Member of the Provincial Assembly of the Punjab
- In office 15 August 2018 – 16 January 2023
- Constituency: PP-11 Rawalpindi-VI

Personal details
- Born: 15 February 1976 Rawalpindi, Punjab, Pakistan
- Died: 12 February 2024 (aged 47) Rawalpindi, Punjab, Pakistan
- Cause of death: Assassination by gunshot
- Party: PTI (2018–2024)

= Chaudhry Muhammad Adnan =

Pakistani politician (1976–2024)

Chaudhry Muhammad Adnan (15 February 1976 – 12 February 2024) was a Pakistani politician who was a member of the Provincial Assembly of the Punjab from August 2018 to January 2023. He was assassinated on February 12, 2024.
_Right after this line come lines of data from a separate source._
==> inputs of v11 <==
==> flow/design.v <==
module buck_v1_0 #(
  parameter model_data_width = 25,
  parameter model_decimal_width = 16
)(
  input aclk, 
  input resetn, 
  input clock_enable,
  input pwm, 
  input signed [model_data_width-1:0] input_voltage,
  input signed [model_data_width-1:0] period_inductor,
  input signed [model_data_width-1:0] period_capacitor,
  input signed [model_data_width-1:0] inverse_resistor,
  output reg signed [model_data_width-1:0] inductor_current,
  output signed [model_data_width-1:0] capacitor_current,
  output signed [model_data_width-1:0] output_current,
  output reg signed [model_data_width-1:0] output_voltage  
);
  wire signed [model_data_width-1:0] voltage_diff;  
  wire signed [(model_data_width*2)-1:0] voltage_diff_intl_2width;  
  wire signed [model_data_width-1:0] voltage_diff_intl;  
  wire signed [(model_data_width*2)-1:0] capacitor_current_intc_2width;  
  wire signed [model_data_width-1:0] capacitor_current_intc;  
  wire signed [(model_data_width*2)-1:0] output_current_2width;  
  assign voltage_diff = pwm? input_voltage - output_voltage: -output_voltage;
  assign voltage_diff_intl_2width = voltage_diff * period_inductor;
  assign voltage_diff_intl = voltage_diff_intl_2width >>> model_decimal_width;
  always @(posedge aclk)
    if (!resetn)
      inductor_current <= 0;
    else 
      if (clock_enable)
        inductor_current <= inductor_current + voltage_diff_intl;
  assign capacitor_current = inductor_current - output_current;
  assign capacitor_current_intc_2width = capacitor_current * period_capacitor;
  assign capacitor_current_intc = capacitor_current_intc_2width >>> model_decimal_width;
  always @(posedge aclk)
    if (!resetn)
      output_voltage <= 0;
    else 
      if (clock_enable)
        output_voltage <= output_voltage + capacitor_current_intc;
  assign output_current_2width = output_voltage * inverse_resistor;
  assign output_current = output_current_2width >>> model_decimal_width;
endmodule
==Early life and education==
Chaudhry Muhammad Adnan was born on 15 February 1976 in Rawalpindi to Chaudhary Muhammad Jan. He graduated from Punjab University.

==Political career==
Adnan was elected to the Provincial Assembly of the Punjab as a candidate of the Pakistan Tehreek-e-Insaf (PTI) from PP-11 Rawalpindi-VI in the 2018 Punjab provincial election, and during his tenure he served as the parliamentary secretary for social welfare and parliamentary secretary for revenue from 2018 to 2020.

Adnan ran for the National Assembly of Pakistan from Rawalpindi NA-57 and the Provincial Assembly of the Punjab from PP-19 in the 2024 Pakistani general election.

==Death==
Adnan was gunned down on 12 February 2024 in Rawalpindi at the age of 47.